→ **What is needed**:
Write out, word for word, only the data from its first line to the line containing "localparam int unsigned DEF_VAL_FIVE".

Saved entries
* * * *

===== config.mk =====
export PLATFORM = sky130hd
export DESIGN_NAME = vend_credit_fsm
export DESIGN_NICKNAME = d
export VERILOG_FILES = /design/src/rtl/vend_credit_fsm_pkg.sv /design/src/rtl/vend_credit_acc.sv /design/src/rtl/vend_credit_fsm.sv
export SDC_FILE = /design/constraint.sdc
export NUM_CORES = 1
export LEC_CHECK = 0
export CAP_MARGIN = 20
export CORE_UTILIZATION = 30
export DETAILED_ROUTE_END_ITERATION = 8
export MAX_ROUTING_LAYER = met4
export SLEW_MARGIN = 25
export SYNTH_ARGS = -nofsm -noshare
export SYNTH_HDL_FRONTEND = slang
export SYNTH_HIERARCHICAL = 1
export SYNTH_SLANG_ARGS = --single-unit

===== constraint.sdc =====
create_clock -name clk -period 5.7 [get_ports clk]
set_input_delay 0.57 -clock clk [delete_from_list [all_inputs] [get_ports clk]]
set_output_delay 0.57 -clock clk [all_outputs]
set_load 0.01 [all_outputs]

===== src/rtl/vend_credit_fsm_pkg.sv =====
// -----------------------------------------------------------------------------
// vend_credit_fsm_pkg
// Shared definitions for the coin-credit vending controller:
//   - state_e        : controller state encoding (IDLE/COLLECT/VEND/CHANGE)
//   - DEF_*          : default coin values, price, credit limit and widths
//   - state_is_busy(): states in which coins are refused
// No ports; imported by vend_credit_acc and vend_credit_fsm.
// -----------------------------------------------------------------------------
package vend_credit_fsm_pkg;

    typedef enum logic [1:0] {
        ST_IDLE    = 2'd0,  // credit == 0
        ST_COLLECT = 2'd1,  // 0 < credit < PRICE
        ST_VEND    = 2'd2,  // water pulse this cycle
        ST_CHANGE  = 2'd3   // one change pulse this cycle
    } state_e;

    localparam int unsigned DEF_CREDIT_W   = 5;
    localparam int unsigned DEF_CNT_W      = 8;
    localparam int unsigned DEF_PRICE      = 3;
    localparam int unsigned DEF_MAX_CREDIT = 20;
    localparam int unsigned DEF_VAL_ONE    = 1;
    localparam int unsigned DEF_VAL_TWO    = 2;
    localparam int unsigned DEF_VAL_FIVE   = 5;

    function automatic logic state_is_busy(input state_e s);
        return (s == ST_VEND) || (s == ST_CHANGE);
    endfunction

endpackage


===== src/rtl/vend_credit_acc.sv =====
// -----------------------------------------------------------------------------
// vend_credit_acc
// Credit accumulator: owns the credit register, coin priority selection,
// over-credit check and the registered coin_reject pulse.
// Ports:
//   clk, reset      : clock, synchronous active-high reset
//   i_one/two/five  : coin pulses (priority FIVE > TWO > ONE)
//   i_coin_en       : controller is able to take a coin this cycle
//   i_sub_price     : subtract PRICE this cycle (vend)
//   i_dec           : subtract one unit this cycle (change/refund pulse)
//   o_credit        : current credit
//   o_sum           : credit + selected coin value, one bit wider than credit
//   o_accept        : selected coin is accepted this cycle
//   o_coin_reject   : registered pulse, some presented coin was not accepted
// -----------------------------------------------------------------------------
module vend_credit_acc
    import vend_credit_fsm_pkg::*;
#(
    parameter int unsigned CREDIT_W   = DEF_CREDIT_W,
    parameter int unsigned PRICE      = DEF_PRICE,
    parameter int unsigned MAX_CREDIT = DEF_MAX_CREDIT,
    parameter int unsigned VAL_ONE    = DEF_VAL_ONE,
    parameter int unsigned VAL_TWO    = DEF_VAL_TWO,
    parameter int unsigned VAL_FIVE   = DEF_VAL_FIVE
) (
    input  logic                clk,
    input  logic                reset,
    input  logic                i_one,
    input  logic                i_two,
    input  logic                i_five,
    input  logic                i_coin_en,
    input  logic                i_sub_price,
    input  logic                i_dec,
    output logic [CREDIT_W-1:0] o_credit,
    output logic [CREDIT_W:0]   o_sum,
    output logic                o_accept,
    output logic                o_coin_reject
);

    // Coin values and limit at CREDIT_W+1 bits so the sum can never wrap.
    localparam logic [CREDIT_W:0]   LP_ONE   = (CREDIT_W + 1)'(VAL_ONE);
    localparam logic [CREDIT_W:0]   LP_TWO   = (CREDIT_W + 1)'(VAL_TWO);
    localparam logic [CREDIT_W:0]   LP_FIVE  = (CREDIT_W + 1)'(VAL_FIVE);
    localparam logic [CREDIT_W:0]   LP_MAX   = (CREDIT_W + 1)'(MAX_CREDIT);
    localparam logic [CREDIT_W-1:0] LP_PRICE = CREDIT_W'(PRICE);
    localparam logic [CREDIT_W-1:0] LP_UNIT  = CREDIT_W'(1);

    logic [CREDIT_W-1:0] r_credit;
    logic                r_coin_reject;

    logic [CREDIT_W:0]   w_val;
    logic [CREDIT_W:0]   w_sum;
    logic                w_any;
    logic                w_multi;
    logic                w_fits;
    logic                w_accept;
    logic                w_reject;
    logic [CREDIT_W-1:0] w_base;
    logic [CREDIT_W-1:0] w_next;

    // NOTE: every signal gets a default before the priority chain; without it
    // a path that skips the assignment would infer a latch.
    always_comb begin
        w_val = '0;
        w_any = 1'b0;
        if (i_five) begin
            w_val = LP_FIVE;
            w_any = 1'b1;
        end else if (i_two) begin
            w_val = LP_TWO;
            w_any = 1'b1;
        end else if (i_one) begin
            w_val = LP_ONE;
            w_any = 1'b1;
        end
    end

    assign w_sum    = {1'b0, r_credit} + w_val;
    assign w_fits   = (w_sum <= LP_MAX);
    assign w_accept = i_coin_en & w_any & w_fits;
    assign w_multi  = (i_five & i_two) | (i_five & i_one) | (i_two & i_one);

    // Accepted: only the lower-priority extras are refused. Not accepted:
    // everything presented is refused.
    assign w_reject = w_accept ? w_multi : w_any;

    // w_fits guarantees the top bit of w_sum is clear when a coin is taken.
    assign w_base = w_accept ? w_sum[CREDIT_W-1:0] : r_credit;
    assign w_next = w_base - (i_sub_price ? LP_PRICE : '0) - (i_dec ? LP_UNIT : '0);

    // NOTE: state registers use non-blocking assignments so every register
    // samples pre-edge values regardless of block ordering.
    always_ff @(posedge clk) begin
        if (reset) begin
            r_credit      <= '0;
            r_coin_reject <= 1'b0;
        end else begin
            r_credit      <= w_next;
            r_coin_reject <= w_reject;
        end
    end

    assign o_credit      = r_credit;
    assign o_sum         = w_sum;
    assign o_accept      = w_accept;
    assign o_coin_reject = r_coin_reject;

endmodule


===== src/rtl/vend_credit_fsm.sv =====
// -----------------------------------------------------------------------------
// vend_credit_fsm
// Coin-credit vending controller. Accumulates credit from three coin inputs,
// vends one item once credit reaches PRICE, then pays out any surplus as
// one-unit change pulses. Supports cancel/refund while collecting, rejects
// coins while busy or when they would exceed MAX_CREDIT, and keeps a
// saturating sales count.
// Ports:
//   clk, reset        : clock, synchronous active-high reset
//   ONE, TWO, FIVE    : single-cycle coin pulses
//   cancel            : single-cycle refund request (honoured in COLLECT)
//   water             : one-cycle vend pulse
//   change            : one pulse per unit of change/refund
//   coin_reject       : one-cycle pulse, a presented coin was not accepted
//   busy              : high in VEND and CHANGE
//   credit            : current credit in units
//   sales             : items vended since reset, saturating
// -----------------------------------------------------------------------------
module vend_credit_fsm
    import vend_credit_fsm_pkg::*;
#(
    parameter int unsigned CREDIT_W   = DEF_CREDIT_W,
    parameter int unsigned PRICE      = DEF_PRICE,
    parameter int unsigned MAX_CREDIT = DEF_MAX_CREDIT,
    parameter int unsigned VAL_ONE    = DEF_VAL_ONE,
    parameter int unsigned VAL_TWO    = DEF_VAL_TWO,
    parameter int unsigned VAL_FIVE   = DEF_VAL_FIVE,
    parameter int unsigned CNT_W      = DEF_CNT_W
) (
    input  logic                clk,
    input  logic                reset,
    input  logic                ONE,
    input  logic                TWO,
    input  logic                FIVE,
    input  logic                cancel,
    output logic                water,
    output logic                change,
    output logic                coin_reject,
    output logic                busy,
    output logic [CREDIT_W-1:0] credit,
    output logic [CNT_W-1:0]    sales
);

    localparam logic [CREDIT_W:0] LP_PRICE_X = (CREDIT_W + 1)'(PRICE);
    localparam logic [CNT_W-1:0]  LP_CNT_ONE = CNT_W'(1);

    state_e              r_state;
    logic                r_water;
    logic                r_change;
    logic                r_busy;
    logic [CNT_W-1:0]    r_sales;

    state_e              w_next_state;
    logic                w_coin_en;
    logic                w_sub;
    logic                w_dec;
    logic                w_accept;
    logic [CREDIT_W-1:0] w_credit;
    logic [CREDIT_W:0]   w_sum;
    logic                w_credit_nz;

    vend_credit_acc #(
        .CREDIT_W   (CREDIT_W),
        .PRICE      (PRICE),
        .MAX_CREDIT (MAX_CREDIT),
        .VAL_ONE    (VAL_ONE),
        .VAL_TWO    (VAL_TWO),
        .VAL_FIVE   (VAL_FIVE)
    ) u_acc (
        .clk           (clk),
        .reset         (reset),
        .i_one         (ONE),
        .i_two         (TWO),
        .i_five        (FIVE),
        .i_coin_en     (w_coin_en),
        .i_sub_price   (w_sub),
        .i_dec         (w_dec),
        .o_credit      (w_credit),
        .o_sum         (w_sum),
        .o_accept      (w_accept),
        .o_coin_reject (coin_reject)
    );

    // Kept outside the next-state block: it feeds the accumulator, whose
    // accept flag feeds back into the next-state decision.
    assign w_coin_en   = (r_state == ST_IDLE) || ((r_state == ST_COLLECT) && !cancel);
    assign w_credit_nz = (w_credit != '0);

    always_comb begin
        w_next_state = r_state;
        w_sub        = 1'b0;
        w_dec        = 1'b0;
        unique case (r_state)
            ST_IDLE, ST_COLLECT: begin
                if ((r_state == ST_COLLECT) && cancel) begin
                    // Refund starts immediately; COLLECT implies credit > 0.
                    w_next_state = ST_CHANGE;
                    w_dec        = 1'b1;
                end else if (w_accept) begin
                    if (w_sum >= LP_PRICE_X) begin
                        w_next_state = ST_VEND;
                        w_sub        = 1'b1;
                    end else begin
                        w_next_state = ST_COLLECT;
                    end
                end
            end
            ST_VEND: begin
                if (w_credit_nz) begin
                    w_next_state = ST_CHANGE;
                    w_dec        = 1'b1;
                end else begin
                    w_next_state = ST_IDLE;
                end
            end
            ST_CHANGE: begin
                // The pulse that took credit to zero has already been shown.
                if (w_credit_nz) begin
                    w_dec = 1'b1;
                end else begin
                    w_next_state = ST_IDLE;
                end
            end
            default: w_next_state = ST_IDLE;
        endcase
    end

    always_ff @(posedge clk) begin
        if (reset) begin
            r_state  <= ST_IDLE;
            r_water  <= 1'b0;
            r_change <= 1'b0;
            r_busy   <= 1'b0;
            r_sales  <= '0;
        end else begin
            r_state  <= w_next_state;
            r_water  <= (w_next_state == ST_VEND);
            r_change <= w_dec;
            r_busy   <= state_is_busy(w_next_state);
            if (w_sub && (r_sales != '1)) begin
                r_sales <= r_sales + LP_CNT_ONE;
            end
        end
    end

    assign water  = r_water;
    assign change = r_change;
    assign busy   = r_busy;
    assign credit = w_credit;
    assign sales  = r_sales;

endmodule


==> flow_summary_export.csv <==
group,metric,value,unit
run_status,status,"completed",
clock_tree,clk_root_buffer_cell,"clkbuf_8",
cells_and_area,areaGrowthSynthToFinish,23.19,%
yosys,syn_avg_cell_area,8.775,um^2
placement,gp_congestion,0.8708,
clock_tree,cts_resized,0,
global_route,grt_use_total,14.10,%
routing,routedWlPerCell,13.47,um
clock_tree,clk_latency,0.26,ns
sta,fin_tns_setup,0,ns
global_route,use_met1,17.56,%
yosys,yosysWarningCount,6,
routing,vias,1181,
cells_and_area,n_antenna_cell,0,
placement,place_hpwl,2241,um
yosys,synth_cell_types,47,
cells_and_area,nets,187,
worst_setup_path,cp_max_fo,15,
global_route,antenna_found_initial,0,
power,leakage,0.0006159,uW
floorplanning,die_y,68.24,um
clock_tree,holdBufCountCts,0,
placement,port_buffers,22,
worst_setup_path,timing.rr.start,"u_acc/o_credit[0]",
sta,hold_slack,0.5150,ns
cells_and_area,utilization,39.40,%
sta,worst_slew_pin_slew,0.7435,ns
clock_tree,cts.sink_count,19,
sta,hold_viol,0,
global_route,grt_max_degree,21,
min_path,hp-class,"reg2reg",
yosys,synth_nets,164,
yosys,ys_seq_elements,19,
worst_setup_path,critPathKind,"in2reg",
job,drv_cap,0,
clock_tree,postCtsSetupRepairBufs,0,
clock_tree,cts_tree,"built",
min_path,hold_path_startpoint,"sales[7]",
worst_setup_path,arrival,5.02,ns
worst_setup_path,cpMaxStageDelayCell,"clkdlybuf4s50_1",
routing,vias_per_cell,5.320,
sta,fin_crit,4.819,ns
yosys,async_flop_share,0,%
worst_setup_path,start_kind,"input pin",
routing,routed_wl,2991,um
yosys,postSynthCellCount,150,
floorplanning,die-width,68.24,um
global_route,top_usage_layer,"met2",
global_route,use_met3,2.500,%
power,ir_drop,176.3,uV
routing,ant_nets,0,
yosys,syn_area,0.001316,mm^2
floorplanning,core,0.004115,mm^2
worst_setup_path,cp_common_cell,"fa_1",
worst_setup_path,required,5.90,ns
cells_and_area,layout-drive-gt1-share,9.302,%
sta,setup_violations,0,
clock_tree,numCtsBuffers,3,
worst_setup_path,path_cells,"clkdlybuf4s50_1, a21o_1, ha_1, inv_1, fa_1, and2b_1, o22ai_1, or2_4, or4_4, o211ai_4, inv_2, fa_1, fa_1, nor3b_1, mux2i_1, mux2i_1",
yosys,synth_ff_type,"dfxtp_1",
clock_tree,clkTransAtPathRegs,0.08,ns
sta,slew_headroom,50.28,%
floorplanning,floorplan.io_pins,23,
sta,post-route-period-util,84.55,%
power,power_density,524.6,mW/mm^2
yosys,ys_seq_area_share,28.90,%
floorplanning,rows,23,
sta,finalMaxSlewViolations,0,
sta,max_freq,207.5,MHz
global_route,overflow,0,
global_route,grt_pass1_wl,4767,um
clock_tree,htree_levels,1,
worst_setup_path,cpPeakStageDelay,0.57,ns
global_route,use_met2,22.06,%
worst_setup_path,cp-end-kind,"flop",
clock_tree,clock_path_buffers,2,
global_route,grt_pass1_vias,1055,
worst_setup_path,critPathLaunch,"FIVE",
floorplanning,die-area,0.004657,mm^2
floorplanning,start_util,31.99,%
routing,first_pass_iters,4,
routing,drc,0,
yosys,synth_edf_count,0,
cells_and_area,num-fill-cells,412,
sta,clock_skew,0.01160,ns
sta,rsz0062_at_grt,"no",
routing,dr.first_iter.drc_count,82,
## stage by stage
stage	instances	area (um^2)	setup WS [ns]	total power, uW
floorplan	150	1316	1.499	622.9
global placement	218	1575	0.7671	737.8
detailed placement	218	1575	0.6042	752.8
CTS	222	1622	0.8611	849.8
global route	222	1622	0.5960	921.8
finish	222	1622	0.8808	850.7
## Yosys cell counts, types with 2 or more instances
master     n  area share [%]
fa_1       3             4.6
a21o_1     3             1.7
o21ai_0    4             1.5
nand3_1    4             1.5
o31ai_1    5             2.9
nor3b_1    4             2.3
nand2b_1   5             2.4
xnor2_1    5             3.3
or4_1      4             2.3
dfxtp_1   19              29
ha_1       5             4.8
a211oi_1   4             2.3
clkbuf_1   2            0.57
nand2_1    7             2.0
inv_1      9             2.6
nor3_1     3             1.1
nor2_1    12             3.4
nor2b_1    2            0.95
nor4b_1    2             1.3
mux2i_1    5             3.8
or3_1      2            0.95
a21oi_1   16             6.1
## cells by family after synthesis
family	share of synthesized area (%)
and+or+nand+nor	24.24
muxes	5.513
buffers and inverters	5.323
xor gates and xnor gates	3.327
DFF	28.90
AOI/OAI and AO/OA	23.39
adders and majority gates	9.316
## worst max-delay path, delay by kind of cell
kind	cells	cell delay, ns
simple gates	4	1.18
fa+ha+maj	4	1.51
mux	2	0.37
buf+inv	3	0.78
compound gates	3	0.63
## final timing paths
| kind | end | slack (ns) | cells past startpoint |
|---|---|---|---|
| hold / removal | sales[7] | 0.51 | 2 |
| setup / recovery | u_acc/o_credit[4] | 0.88 | 16 |
| hold reg to reg | sales[7] | 0.51 | 2 |
| setup reg to reg | u_acc/o_credit[4] | 1.44 | 14 |
## placed cells by master (no fill, tap or decap), types with 2 or more instances in the layout
master | Yosys | layout
ha_1 | 5 | 5
a211oi_1 | 4 | 4
nor3b_1 | 4 | 4
nor2b_1 | 2 | 2
or3_1 | 2 | 2
nand2_1 | 7 | 7
nand2b_1 | 5 | 5
nor3_1 | 3 | 3
fa_1 | 3 | 3
o21ai_0 | 4 | 4
mux2i_1 | 5 | 5
a21oi_1 | 16 | 16
or4_1 | 4 | 4
nor4b_1 | 2 | 2
xnor2_1 | 5 | 5
clkbuf_8 | 0 | 3
nand3_1 | 4 | 4
a21o_1 | 3 | 3
inv_1 | 9 | 9
o31ai_1 | 5 | 5
nor2_1 | 12 | 12
clkdlybuf4s50_1 | 0 | 22
dfxtp_1 | 19 | 19
## layer usage
metal / share of wire [%] / vias up
met5: 0 / -
met4: 0.90 / 0
met3: 2.0 / 2
met2: 50 / 16
met1: 47 / 564
li1: - / 599
## state kept, by name (all words and copies together) (netlist names)
register / cells
busy: 1
change: 1
r_state: 2
sales: 8
u_acc/o_coin_reject: 1
u_acc/o_credit: 5
water: 1
## cell type report
class                      instances  area, um^2  area share, %
inverter                          11       46.29          2.855
clock buffer                       3       41.29          2.546
tap                               50       62.56          3.858
sequential                        19       380.4          23.46
clock inverter                     1       5.005         0.3086
multi-input combinational        116       865.8          53.39
timing repair buffer              22       220.2          13.58
## power breakdown
group / leakage [uW] / internal [uW] / switching (uW)
registers: 0.000156 / 168 / 38.8
clock network: 0.0000255 / 48.7 / 48.5
logic: 0.000434 / 255 / 292
(Power assumes the default switching activity.)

* * * *

→ **Solved exercise**:
===== config.mk =====
export PLATFORM = sky130hd
export DESIGN_NAME = vend_credit_fsm
export DESIGN_NICKNAME = d
export VERILOG_FILES = /design/src/rtl/vend_credit_fsm_pkg.sv /design/src/rtl/vend_credit_acc.sv /design/src/rtl/vend_credit_fsm.sv
export SDC_FILE = /design/constraint.sdc
export NUM_CORES = 1
export LEC_CHECK = 0
export CAP_MARGIN = 20
export CORE_UTILIZATION = 30
export DETAILED_ROUTE_END_ITERATION = 8
export MAX_ROUTING_LAYER = met4
export SLEW_MARGIN = 25
export SYNTH_ARGS = -nofsm -noshare
export SYNTH_HDL_FRONTEND = slang
export SYNTH_HIERARCHICAL = 1
export SYNTH_SLANG_ARGS = --single-unit

===== constraint.sdc =====
create_clock -name clk -period 5.7 [get_ports clk]
set_input_delay 0.57 -clock clk [delete_from_list [all_inputs] [get_ports clk]]
set_output_delay 0.57 -clock clk [all_outputs]
set_load 0.01 [all_outputs]

===== src/rtl/vend_credit_fsm_pkg.sv =====
// -----------------------------------------------------------------------------
// vend_credit_fsm_pkg
// Shared definitions for the coin-credit vending controller:
//   - state_e        : controller state encoding (IDLE/COLLECT/VEND/CHANGE)
//   - DEF_*          : default coin values, price, credit limit and widths
//   - state_is_busy(): states in which coins are refused
// No ports; imported by vend_credit_acc and vend_credit_fsm.
// -----------------------------------------------------------------------------
package vend_credit_fsm_pkg;

    typedef enum logic [1:0] {
        ST_IDLE    = 2'd0,  // credit == 0
        ST_COLLECT = 2'd1,  // 0 < credit < PRICE
        ST_VEND    = 2'd2,  // water pulse this cycle
        ST_CHANGE  = 2'd3   // one change pulse this cycle
    } state_e;

    localparam int unsigned DEF_CREDIT_W   = 5;
    localparam int unsigned DEF_CNT_W      = 8;
    localparam int unsigned DEF_PRICE      = 3;
    localparam int unsigned DEF_MAX_CREDIT = 20;
    localparam int unsigned DEF_VAL_ONE    = 1;
    localparam int unsigned DEF_VAL_TWO    = 2;
    localparam int unsigned DEF_VAL_FIVE   = 5;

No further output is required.